When using non-polynomials basis functions, terminology can change a bit, but the concepts are the same.

### Required Degrees-of-freedom for $g(x)$ #︎

For example, we stated that for $m+1$ constraints, we need an $m$th order polynomial. For non-polynomial basis function, we instead say that we need the number of degrees-of-freedom (DOFs) $N+1$ to equal the number of constraints $m+1$. For basis functions, the DOFs are the coefficients. Note this rule still applies to polynomials (a $N$th order polynomial has $N+1$ coefficients), but saying the order of the polynomial is more common-place and can be simpler to relate to the polynomial itself.

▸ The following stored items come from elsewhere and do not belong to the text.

--- src/rtl/crc_pkg.sv ---
package crc_pkg;

  localparam int unsigned CRC_MAX_W      = 16;
  localparam int unsigned CRC_FIFO_DEPTH = 8;

  // width of an index able to address n items (at least one bit)
  function automatic int unsigned idx_w(input int unsigned n);
    return (n > 1) ? $clog2(n) : 1;
  endfunction

  // width of a counter able to hold the value n
  function automatic int unsigned cnt_w(input int unsigned n);
    return $clog2(n + 1);
  endfunction

endpackage
### src/rtl/divtimer_pkg.sv
package divtimer_pkg;
  localparam logic [1:0] SEL_DIV   = 2'd0;
  localparam logic [1:0] SEL_START = 2'd1;
  localparam logic [1:0] SEL_ENTRY = 2'd2;
  localparam int MASK_BIT   = 16;
  localparam int REPEAT_BIT = 17;
  localparam int CODE_W     = 3;

  typedef struct packed {
    logic load;
    logic tick;
    logic repeatMode;
    logic masked;
  } tmrStrobe_t;
endpackage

Note that it may seem confusing to have both number of DOFs and number of constraints denoted as $X+1$ rather than simply $X$. This is due to the fact that conventionally the zero index for DOFs corresponds to the constant function, which is the 0th order polynomial. This convention often extends to non-polynomial functions as well (ie. Fourier series). We apply the same logic to the constraints to so that we can make simple statements like $N = m$ (which inherently means that $N+1 = m+1$).

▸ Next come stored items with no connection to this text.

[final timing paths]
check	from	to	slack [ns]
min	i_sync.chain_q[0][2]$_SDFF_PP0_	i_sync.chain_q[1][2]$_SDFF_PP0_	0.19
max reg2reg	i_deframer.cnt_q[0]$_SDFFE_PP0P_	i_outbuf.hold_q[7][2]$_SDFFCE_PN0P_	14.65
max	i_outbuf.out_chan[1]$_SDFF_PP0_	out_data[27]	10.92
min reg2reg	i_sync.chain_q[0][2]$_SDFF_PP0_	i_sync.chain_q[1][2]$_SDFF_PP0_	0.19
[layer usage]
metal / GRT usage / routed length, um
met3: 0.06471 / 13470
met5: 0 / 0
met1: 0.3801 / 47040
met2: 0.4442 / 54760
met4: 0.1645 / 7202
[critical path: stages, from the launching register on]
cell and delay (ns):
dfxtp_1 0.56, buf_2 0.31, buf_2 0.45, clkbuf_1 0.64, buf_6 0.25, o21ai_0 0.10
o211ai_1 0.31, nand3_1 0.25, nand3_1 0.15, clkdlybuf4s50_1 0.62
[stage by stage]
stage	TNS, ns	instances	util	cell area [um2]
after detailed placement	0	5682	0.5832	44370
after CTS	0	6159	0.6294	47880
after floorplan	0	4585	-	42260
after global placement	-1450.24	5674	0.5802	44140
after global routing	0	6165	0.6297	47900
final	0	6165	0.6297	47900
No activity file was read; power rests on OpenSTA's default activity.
File: config.mk
export PLATFORM = sky130hd
export DESIGN_NAME = cplx_wrap_top
export DESIGN_NICKNAME = d
export VERILOG_FILES = /design/src/rtl/cplx_wrap_pkg.sv /design/src/rtl/cplx_wrap_ctrl.sv /design/src/rtl/cplx_wrap_dp.sv /design/src/rtl/cplx_wrap_top.sv
export SDC_FILE = /design/constraint.sdc
export NUM_CORES = 1
export LEC_CHECK = 0
export ABC_AREA = 0
export ABC_CLOCK_PERIOD_IN_PS = 6500
export BUFFER_PORTS_ARGS = -buffer_cell sky130_fd_sc_hd__clkbuf_2
export CAP_MARGIN = 25
export CELL_PAD_IN_SITES_DETAIL_PLACEMENT = 1
export CELL_PAD_IN_SITES_GLOBAL_PLACEMENT = 1
export CORE_UTILIZATION = 30
export DETAILED_ROUTE_END_ITERATION = 10
export MAX_ROUTING_LAYER = met4
export PLACE_DENSITY = 0.6
export SYNTH_ARGS = -nofsm -noshare
export SYNTH_HDL_FRONTEND = slang
export SYNTH_SLANG_ARGS = --single-unit
File: constraint.sdc
create_clock -name clk -period 6.5 [get_ports clk]
set_input_delay 0.65 -clock clk [delete_from_list [all_inputs] [get_ports clk]]
set_output_delay 0.65 -clock clk [all_outputs]
set_load 0.02 [all_outputs]
### src/rtl/uart_tx_pkg.sv
// Package: shared constants and types for the serial transmitter.
// Assumes: a 16x oversampled bit slot and a 3-tick infrared pulse.
package uart_tx_pkg;
    localparam int OVS         = 16;  // ticks per serial bit
    localparam int IRDA_TICKS  = 3;   // width of an infrared pulse in ticks
    localparam int FRAME_EXTRA = 3;   // start + parity + stop around the data

    typedef enum logic {
        SH_IDLE = 1'b0,
        SH_RUN  = 1'b1
    } sh_state_t;
endpackage

### src/rtl/uart_baud_gen.sv
// Module: rate divider. Emits a one-cycle tick every N clocks, where N is
// (1 or 3) shifted left by the low bits of the rate code.
// Assumes: the rate code may change at any time; the counter recovers by
// comparing with >= so a smaller divisor never causes a wrap-around wait.
module uart_baud_gen #(
    parameter int SEL_BITS = 4,
    parameter int CNT_BITS = 9
) (
    input  logic                clk,
    input  logic                rst_n,
    input  logic                run,
    input  logic [SEL_BITS-1:0] sel,
    output logic                tick
);
    logic [CNT_BITS-1:0] cnt_q;
    logic [CNT_BITS-1:0] base_w;
    logic [CNT_BITS-1:0] lim_w;

    // Decode the rate code into the terminal count (divisor minus one).
    always_comb begin
        base_w = sel[SEL_BITS-1] ? CNT_BITS'(3) : CNT_BITS'(1);
        lim_w  = (base_w << sel[SEL_BITS-2:0]) - CNT_BITS'(1);
    end

    // Tick when the count reaches its limit; held off while stopped.
    always_comb tick = run && (cnt_q >= lim_w);

    // Advance the divider, restarting at every tick and while stopped.
    always_ff @(posedge clk) begin
        if (!rst_n || !run) begin
            cnt_q <= '0;
        end else if (tick) begin
            cnt_q <= '0;
        end else begin
            cnt_q <= cnt_q + CNT_BITS'(1);
        end
    end
endmodule

### src/rtl/uart_tx_hold.sv
// Module: single-entry holding buffer between host and shifter.
// Assumes: the shifter only takes when full, so write and take never
// meet in one cycle; writes into a full buffer are dropped.
module uart_tx_hold #(
    parameter int DW = 8
) (
    input  logic          clk,
    input  logic          rst_n,
    input  logic          run,
    input  logic          wr_en,
    input  logic [DW-1:0] wr_data,
    input  logic          wr_par,
    input  logic          take,
    output logic          full,
    output logic [DW-1:0] data,
    output logic          par
);
    // Occupancy flag: set on an accepted write, cleared on take or stop.
    always_ff @(posedge clk) begin
        if (!rst_n || !run) begin
            full <= 1'b0;
        end else if (take) begin
            full <= 1'b0;
        end else if (wr_en && !full) begin
            full <= 1'b1;
        end
    end

    // Payload capture: only an accepted write updates the stored character.
    always_ff @(posedge clk) begin
        if (!rst_n) begin
            data <= '0;
            par  <= 1'b0;
        end else if (run && wr_en && !full) begin
            data <= wr_data;
            par  <= wr_par;
        end
    end
endmodule

### src/rtl/uart_tx_framer.sv
// Module: builds the bit sequence of one frame, bit 0 first on the line:
// start, data LSB first (DW or DW-1 bits), optional parity, stop; unused
// upper positions are filled with ones. Also reports the last bit index.
// Assumes: purely combinational; sampled by the shifter at load time.
module uart_tx_framer #(
    parameter int DW = 8,
    parameter int FW = DW + 3,
    parameter int CW = 4
) (
    input  logic [DW-1:0] data,
    input  logic          par,
    input  logic          short_char,
    input  logic          par_en,
    output logic [FW-1:0] frame,
    output logic [CW-1:0] last_idx
);
    // Place start, data and parity bits; everything else stays high.
    always_comb begin
        frame    = '1;
        frame[0] = 1'b0;
        for (int i = 0; i < DW - 1; i++) begin
            frame[i+1] = data[i];
        end
        if (!short_char) begin
            frame[DW] = data[DW-1];
        end
        if (par_en) begin
            if (short_char) begin
                frame[DW] = par;
            end else begin
                frame[DW+1] = par;
            end
        end
    end

    // Index of the stop bit: start + data + parity positions before it.
    always_comb begin
        last_idx = short_char ? CW'(DW) : CW'(DW + 1);
        if (par_en) begin
            last_idx = last_idx + CW'(1);
        end
    end
endmodule

### src/rtl/uart_tx_shifter.sv
// Module: frame shifter. Loads a built frame on a tick when the line is
// free (or when the stop bit of the current frame ends), then holds each
// bit for OVS ticks. Drives the line in level or infrared pulse coding.
// Assumes: tick is a single-cycle strobe; run low clears all state.
module uart_tx_shifter
    import uart_tx_pkg::*;
#(
    parameter int FW    = 11,
    parameter int CW    = 4,
    parameter int OVS_N = OVS,
    parameter int PULSE = IRDA_TICKS
) (
    input  logic          clk,
    input  logic          rst_n,
    input  logic          run,
    input  logic          tick,
    input  logic          hold_full,
    input  logic [FW-1:0] frame_in,
    input  logic [CW-1:0] last_in,
    input  logic          irda_in,
    output logic          take,
    output logic          tx
);
    localparam int OW = $clog2(OVS_N);

    sh_state_t      state_q;
    logic [FW-1:0]  sreg_q;
    logic [CW-1:0]  left_q;
    logic [OW-1:0]  sub_q;
    logic           irda_q;
    logic           end_bit;
    logic           frame_done;

    // Bit-slot and frame boundaries, both aligned to a tick.
    always_comb begin
        end_bit    = (state_q == SH_RUN) && tick && (sub_q == OW'(OVS_N - 1));
        frame_done = end_bit && (left_q == '0);
        take       = run && tick && hold_full && ((state_q == SH_IDLE) || frame_done);
    end

    // Frame sequencing: load, count ticks, shift at slot end, retire.
    always_ff @(posedge clk) begin
        if (!rst_n || !run) begin
            state_q <= SH_IDLE;
            sreg_q  <= '1;
            left_q  <= '0;
            sub_q   <= '0;
            irda_q  <= 1'b0;
        end else if (take) begin
            state_q <= SH_RUN;
            sreg_q  <= frame_in;
            left_q  <= last_in;
            sub_q   <= '0;
            irda_q  <= irda_in;
        end else if (frame_done) begin
            state_q <= SH_IDLE;
            sreg_q  <= '1;
            sub_q   <= '0;
        end else if (end_bit) begin
            sreg_q  <= {1'b1, sreg_q[FW-1:1]};
            left_q  <= left_q - CW'(1);
            sub_q   <= '0;
        end else if ((state_q == SH_RUN) && tick) begin
            sub_q   <= sub_q + OW'(1);
        end
    end

    // Line coding: idle level follows the live mode; a frame uses its own.
    always_comb begin
        if (state_q == SH_IDLE) begin
            tx = !irda_in;
        end else if (irda_q) begin
            tx = !sreg_q[0] && (sub_q < OW'(PULSE));
        end else begin
            tx = sreg_q[0];
        end
    end
endmodule

### src/rtl/uart_tx_core.sv
// Module: top of the serial transmitter. Connects the rate divider, the
// holding buffer, the frame builder and the shifter, and forms the
// masked buffer-empty interrupt.
// Assumes: mode inputs are stable while a frame is on the line; the rate
// code is read live, width/parity/mode are captured at frame load.
module uart_tx_core
    import uart_tx_pkg::*;
#(
    parameter int DATA_BITS = 8,
    parameter int SEL_BITS  = 4
) (
    input  logic                 clk,
    input  logic                 rst_n,
    input  logic                 shdn_n,
    input  logic [SEL_BITS-1:0]  baud_sel,
    input  logic                 short_char,
    input  logic                 par_en,
    input  logic                 irda_en,
    input  logic                 irq_en,
    input  logic                 wr_valid,
    input  logic [DATA_BITS-1:0] wr_data,
    input  logic                 wr_par,
    output logic                 tx,
    output logic                 buf_empty,
    output logic                 irq_n
);
    localparam int MAX_DIV  = 3 * (1 << ((1 << (SEL_BITS - 1)) - 1));
    localparam int CNT_BITS = $clog2(MAX_DIV + 1);
    localparam int FW       = DATA_BITS + FRAME_EXTRA;
    localparam int CW       = $clog2(FW);

    logic                 baud_tick;
    logic                 take;
    logic                 hold_full;
    logic [DATA_BITS-1:0] hold_data;
    logic                 hold_par;
    logic [FW-1:0]        frame;
    logic [CW-1:0]        last_idx;

    uart_baud_gen #(
        .SEL_BITS (SEL_BITS),
        .CNT_BITS (CNT_BITS)
    ) baud_i (
        .clk   (clk),
        .rst_n (rst_n),
        .run   (shdn_n),
        .sel   (baud_sel),
        .tick  (baud_tick)
    );

    uart_tx_hold #(
        .DW (DATA_BITS)
    ) hold_i (
        .clk     (clk),
        .rst_n   (rst_n),
        .run     (shdn_n),
        .wr_en   (wr_valid),
        .wr_data (wr_data),
        .wr_par  (wr_par),
        .take    (take),
        .full    (hold_full),
        .data    (hold_data),
        .par     (hold_par)
    );

    uart_tx_framer #(
        .DW (DATA_BITS),
        .FW (FW),
        .CW (CW)
    ) framer_i (
        .data       (hold_data),
        .par        (hold_par),
        .short_char (short_char),
        .par_en     (par_en),
        .frame      (frame),
        .last_idx   (last_idx)
    );

    uart_tx_shifter #(
        .FW    (FW),
        .CW    (CW),
        .OVS_N (OVS),
        .PULSE (IRDA_TICKS)
    ) shift_i (
        .clk       (clk),
        .rst_n     (rst_n),
        .run       (shdn_n),
        .tick      (baud_tick),
        .hold_full (hold_full),
        .frame_in  (frame),
        .last_in   (last_idx),
        .irda_in   (irda_en),
        .take      (take),
        .tx        (tx)
    );

    // Host-facing status: free buffer and its masked interrupt.
    always_comb begin
        buf_empty = !hold_full;
        irq_n     = !(buf_empty && irq_en);
    end
endmodule

### config.mk
export PLATFORM = sky130hd
export DESIGN_NAME = uart_tx_core
export DESIGN_NICKNAME = d
export VERILOG_FILES = /design/src/rtl/uart_tx_pkg.sv /design/src/rtl/uart_baud_gen.sv /design/src/rtl/uart_tx_hold.sv /design/src/rtl/uart_tx_framer.sv /design/src/rtl/uart_tx_shifter.sv /design/src/rtl/uart_tx_core.sv
export SDC_FILE = /design/constraint.sdc
export NUM_CORES = 1
export LEC_CHECK = 0
export BUFFER_PORTS_ARGS = -buffer_cell sky130_fd_sc_hd__buf_4
export CORE_MARGIN = 2
export CORE_UTILIZATION = 55
export DETAILED_ROUTE_END_ITERATION = 10
export PLACE_DENSITY = 0.8
export SLEW_MARGIN = 25
export SYNTH_ARGS = -nofsm -noshare
export SYNTH_HDL_FRONTEND = slang
export SYNTH_SLANG_ARGS = --single-unit
export TNS_END_PERCENT = 1
### constraint.sdc
create_clock -name clk -period 4.7 [get_ports clk]
set_input_delay 0.47 -clock clk [delete_from_list [all_inputs] [get_ports clk]]
set_output_delay 0.47 -clock clk [all_outputs]
set_load 0.05 [all_outputs]
==> src/rtl/i2c_rf_pkg.sv <==
package i2c_rf_pkg;

  typedef enum logic [2:0] {
    ST_IDLE,
    ST_ADDR,
    ST_RX,
    ST_ACK_OUT,
    ST_TX,
    ST_ACK_IN
  } eng_st_t;

  localparam logic [7:0] RD_FILL = 8'hFF;

  function automatic logic addr_hit(input logic [6:0] got, input logic [6:0] own);
    return got == own;
  endfunction

endpackage

==> src/rtl/i2c_rf_sync.sv <==
module i2c_rf_sync #(
  parameter int STAGES = 2
) (
  input  logic clk,
  input  logic rst_n,
  input  logic din,
  output logic q,
  output logic rise,
  output logic fall
);
  logic [STAGES-1:0] chain;
  logic              prev;

  always_ff @(posedge clk or negedge rst_n) begin
    if (!rst_n) begin
      chain <= '1;
      prev  <= 1'b1;
    end else begin
      chain <= {chain[STAGES-2:0], din};
      prev  <= chain[STAGES-1];
    end
  end

  assign q    = chain[STAGES-1];
  assign rise = q & ~prev;
  assign fall = ~q & prev;
endmodule

==> src/rtl/i2c_rf_ram.sv <==
module i2c_rf_ram #(
  parameter int DEPTH = 32,
  parameter int AW    = $clog2(DEPTH)
) (
  input  logic          clk,
  input  logic          rst_n,
  input  logic          b_we,
  input  logic [AW-1:0] b_waddr,
  input  logic [7:0]    b_wdata,
  input  logic [AW-1:0] b_raddr,
  output logic [7:0]    b_rdata,
  input  logic          c_we,
  input  logic [AW-1:0] c_addr,
  input  logic [7:0]    c_wdata,
  output logic [7:0]    c_rdata
);
  logic [7:0] mem [DEPTH];
  logic       clash;

  // same byte written by both sides in one cycle: the bus value is kept
  assign clash   = b_we && c_we && (b_waddr == c_addr);
  assign b_rdata = mem[b_raddr];

  always_ff @(posedge clk or negedge rst_n) begin
    if (!rst_n) begin
      for (int i = 0; i < DEPTH; i++) mem[i] <= 8'h00;
      c_rdata <= 8'h00;
    end else begin
      if (c_we && !clash) mem[c_addr] <= c_wdata;
      if (b_we) mem[b_waddr] <= b_wdata;
      c_rdata <= mem[c_addr];
    end
  end
endmodule

==> src/rtl/i2c_rf_engine.sv <==
module i2c_rf_engine
  import i2c_rf_pkg::*;
#(
  parameter int          DEPTH    = 32,
  parameter logic [6:0]  DEV_ADDR = 7'h2A,
  parameter int          AW       = $clog2(DEPTH),
  parameter int          PW       = AW + 1
) (
  input  logic          clk,
  input  logic          rst_n,
  input  logic          scl_rise,
  input  logic          scl_fall,
  input  logic          sda_s,
  input  logic          ev_start,
  input  logic          ev_stop,
  input  logic          irq_en,
  input  logic [7:0]    bus_rdata,
  output logic [AW-1:0] bus_raddr,
  output logic          bus_we,
  output logic [AW-1:0] bus_waddr,
  output logic [7:0]    bus_wdata,
  output logic          sda_low,
  output logic [PW-1:0] ptr,
  output logic          stop_irq,
  output logic          last_rd
);
  eng_st_t    st;
  logic [3:0] cnt;
  logic [7:0] sh, tx_sh, fetch, rx_byte;
  logic       first_data, rw_q, from_addr, ack_pend, m_ack, addressed;

  function automatic logic [PW-1:0] ptr_from_byte(input logic [7:0] b);
    return (32'(b) >= DEPTH) ? PW'(DEPTH) : PW'(b);
  endfunction

  function automatic logic [PW-1:0] ptr_step(input logic [PW-1:0] p);
    return (32'(p) >= DEPTH) ? p : p + PW'(1);
  endfunction

  function automatic logic ptr_ok(input logic [PW-1:0] p);
    return 32'(p) < DEPTH;
  endfunction

  assign bus_raddr = ptr[AW-1:0];
  assign fetch     = ptr_ok(ptr) ? bus_rdata : RD_FILL;
  assign rx_byte   = {sh[6:0], sda_s};

  always_ff @(posedge clk or negedge rst_n) begin
    if (!rst_n) begin
      st <= ST_IDLE; cnt <= '0; sh <= '0; tx_sh <= '0;
      first_data <= 1'b0; rw_q <= 1'b0; from_addr <= 1'b0;
      ack_pend <= 1'b0; m_ack <= 1'b0; addressed <= 1'b0;
      ptr <= '0; sda_low <= 1'b0; stop_irq <= 1'b0; last_rd <= 1'b0;
      bus_we <= 1'b0; bus_waddr <= '0; bus_wdata <= '0;
    end else begin
      bus_we   <= 1'b0;
      stop_irq <= 1'b0;
      if (ev_stop) begin
        if (addressed) begin
          stop_irq <= irq_en;
          last_rd  <= rw_q;
        end
        addressed <= 1'b0;
        sda_low   <= 1'b0;
        st        <= ST_IDLE;
      end else if (ev_start) begin
        addressed <= 1'b0;
        sda_low   <= 1'b0;
        cnt       <= '0;
        st        <= ST_ADDR;
      end else begin
        unique case (st)
          ST_ADDR, ST_RX: begin
            if (scl_rise) begin
              sh  <= rx_byte;
              cnt <= cnt + 4'd1;
              if (cnt == 4'd7) begin
                if (st == ST_ADDR) begin
                  rw_q     <= sda_s;
                  ack_pend <= addr_hit(sh[6:0], DEV_ADDR);
                end else if (first_data) begin
                  ptr        <= ptr_from_byte(rx_byte);
                  first_data <= 1'b0;
                  ack_pend   <= 1'b1;
                end else if (ptr_ok(ptr)) begin
                  bus_we    <= 1'b1;
                  bus_waddr <= ptr[AW-1:0];
                  bus_wdata <= rx_byte;
                  ptr       <= ptr_step(ptr);
                  ack_pend  <= 1'b1;
                end else begin
                  ack_pend <= 1'b0;
                end
              end
            end else if (scl_fall && cnt == 4'd8) begin
              if (st == ST_ADDR && !ack_pend) begin
                st <= ST_IDLE;
              end else begin
                sda_low   <= ack_pend;
                from_addr <= (st == ST_ADDR);
                if (st == ST_ADDR) begin
                  addressed  <= 1'b1;
                  first_data <= !rw_q;
                end
                st <= ST_ACK_OUT;
              end
            end
          end
          ST_ACK_OUT: begin
            if (scl_fall) begin
              cnt <= '0;
              if (from_addr && rw_q) begin
                tx_sh   <= fetch;
                sda_low <= ~fetch[7];
                ptr     <= ptr_step(ptr);
                st      <= ST_TX;
              end else begin
                sda_low <= 1'b0;
                st      <= ST_RX;
              end
            end
          end
          ST_TX: begin
            if (scl_rise) begin
              cnt <= cnt + 4'd1;
            end else if (scl_fall) begin
              if (cnt == 4'd8) begin
                sda_low <= 1'b0;
                st      <= ST_ACK_IN;
              end else begin
                tx_sh   <= {tx_sh[6:0], 1'b0};
                sda_low <= ~tx_sh[6];
              end
            end
          end
          ST_ACK_IN: begin
            if (scl_rise) begin
              m_ack <= ~sda_s;
            end else if (scl_fall) begin
              if (m_ack) begin
                cnt     <= '0;
                tx_sh   <= fetch;
                sda_low <= ~fetch[7];
                ptr     <= ptr_step(ptr);
                st      <= ST_TX;
              end else begin
                st <= ST_IDLE;
              end
            end
          end
          default: ;
        endcase
      end
    end
  end
endmodule

==> src/rtl/i2c_rf_slave.sv <==
module i2c_rf_slave #(
  parameter int         DEPTH       = 32,
  parameter logic [6:0] DEV_ADDR    = 7'h2A,
  parameter int         SYNC_STAGES = 2
) (
  input  logic                     clk,
  input  logic                     rst_n,
  input  logic                     scl_in,
  input  logic                     sda_in,
  output logic                     sda_pull,
  input  logic [$clog2(DEPTH)-1:0] cpu_addr,
  input  logic                     cpu_we,
  input  logic [7:0]               cpu_wdata,
  output logic [7:0]               cpu_rdata,
  input  logic                     irq_en,
  output logic                     stop_irq,
  output logic                     last_rd
);
  localparam int AW = $clog2(DEPTH);
  localparam int PW = AW + 1;

  logic          scl_s, scl_rise, scl_fall;
  logic          sda_s, sda_rise, sda_fall;
  logic          ev_start, ev_stop;
  logic          bus_we;
  logic [AW-1:0] bus_waddr, bus_raddr;
  logic [7:0]    bus_wdata, bus_rdata;
  logic [PW-1:0] ptr;

  i2c_rf_sync #(.STAGES(SYNC_STAGES)) u_scl (
    .clk(clk), .rst_n(rst_n), .din(scl_in),
    .q(scl_s), .rise(scl_rise), .fall(scl_fall));

  i2c_rf_sync #(.STAGES(SYNC_STAGES)) u_sda (
    .clk(clk), .rst_n(rst_n), .din(sda_in),
    .q(sda_s), .rise(sda_rise), .fall(sda_fall));

  assign ev_start = sda_fall & scl_s;
  assign ev_stop  = sda_rise & scl_s;

  i2c_rf_engine #(.DEPTH(DEPTH), .DEV_ADDR(DEV_ADDR), .AW(AW), .PW(PW)) u_eng (
    .clk(clk), .rst_n(rst_n),
    .scl_rise(scl_rise), .scl_fall(scl_fall), .sda_s(sda_s),
    .ev_start(ev_start), .ev_stop(ev_stop), .irq_en(irq_en),
    .bus_rdata(bus_rdata), .bus_raddr(bus_raddr),
    .bus_we(bus_we), .bus_waddr(bus_waddr), .bus_wdata(bus_wdata),
    .sda_low(sda_pull), .ptr(ptr),
    .stop_irq(stop_irq), .last_rd(last_rd));

  i2c_rf_ram #(.DEPTH(DEPTH), .AW(AW)) u_ram (
    .clk(clk), .rst_n(rst_n),
    .b_we(bus_we), .b_waddr(bus_waddr), .b_wdata(bus_wdata),
    .b_raddr(bus_raddr), .b_rdata(bus_rdata),
    .c_we(cpu_we), .c_addr(cpu_addr), .c_wdata(cpu_wdata), .c_rdata(cpu_rdata));
endmodule

==> config.mk <==
export PLATFORM = sky130hd
export DESIGN_NAME = i2c_rf_slave
export DESIGN_NICKNAME = d
export VERILOG_FILES = /design/src/rtl/i2c_rf_pkg.sv /design/src/rtl/i2c_rf_sync.sv /design/src/rtl/i2c_rf_ram.sv /design/src/rtl/i2c_rf_engine.sv /design/src/rtl/i2c_rf_slave.sv
export SDC_FILE = /design/constraint.sdc
export NUM_CORES = 1
export LEC_CHECK = 0
export CORE_MARGIN = 8
export CORE_UTILIZATION = 60
export CTS_CLUSTER_SIZE = 14
export DETAILED_ROUTE_END_ITERATION = 6
export DONT_BUFFER_PORTS = 1
export PLACE_DENSITY_LB_ADDON = 0.1
export SYNTH_ARGS = -nofsm -noshare
export SYNTH_HDL_FRONTEND = slang
export SYNTH_HIERARCHICAL = 1
export SYNTH_SLANG_ARGS = --single-unit
==> constraint.sdc <==
create_clock -name clk -period 6.65 [get_ports clk]
set_clock_uncertainty 0.2 [all_clocks]
set_input_delay 0.665 -clock clk [delete_from_list [all_inputs] [get_ports clk]]
set_output_delay 0.665 -clock clk [all_outputs]
set_load 0.005 [all_outputs]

### Non-linear $g(x)$ with respect to degrees-of-freedom #︎

Also, note that we’ve restricted ourselves to function bases. This means that we can express $g(x)$ as a sum of those function bases times coefficients, which allows us to separate the coefficients away from the basis functions. However, we can work with expressions of $g(x)$ that are non-linear with respect to their degrees-of-freedom. An example of that is an alternate form of the Fourier series:

$$g(x) = \frac{c_0}{2} + \sum_{n=1}^N c_n \cos(2\pi n x + \psi_n)$$

Note that $\psi_n$ is a degrees-of-freedom for $g(x)$, but we can’t take it out of the sum; it’s inside the $\cos$ expression. This must be solved as a non-linear equation, which can’t be expressed as a solution to a matrix problem. In order to solve this, you must express the problem in a residual form, and use a non-linear solver to find the solution. I’ll quickly cover the former, but not the latter.

First, I’ll denote $g(x)$ as $g(\mathbf c; x)$, to show that $g$ is a function of the $x$ function evaluation, but also the set of DOFs $\mathbf c$. To create the residual form, we form a system of equations of the form:

\begin{align*} g(\mathbf c; x_0) - y_0 &= 0 \\ g(\mathbf c; x_1) - y_1 &= 0 \\ \vdots \\ g(\mathbf c; x_m) - y_m &= 0 \\ \end{align*}

Using this, we get the vector-valued residual function for this system:

$$R\left(g(\mathbf c; x)\right) = R \left( \begin{bmatrix} c_0 \\ c_1 \\ \vdots \\ c_N \\ \end{bmatrix} \right) = \begin{bmatrix} g(\mathbf c; x_0) - y_0\\ g(\mathbf c; x_1) - y_1\\ \vdots \\ g(\mathbf c; x_m) - y_m\\ \end{bmatrix}$$

The non-linear solve then finds the set of degrees-of-freedom such that $R(g(\mathbf c; x)) = \mathbf 0$.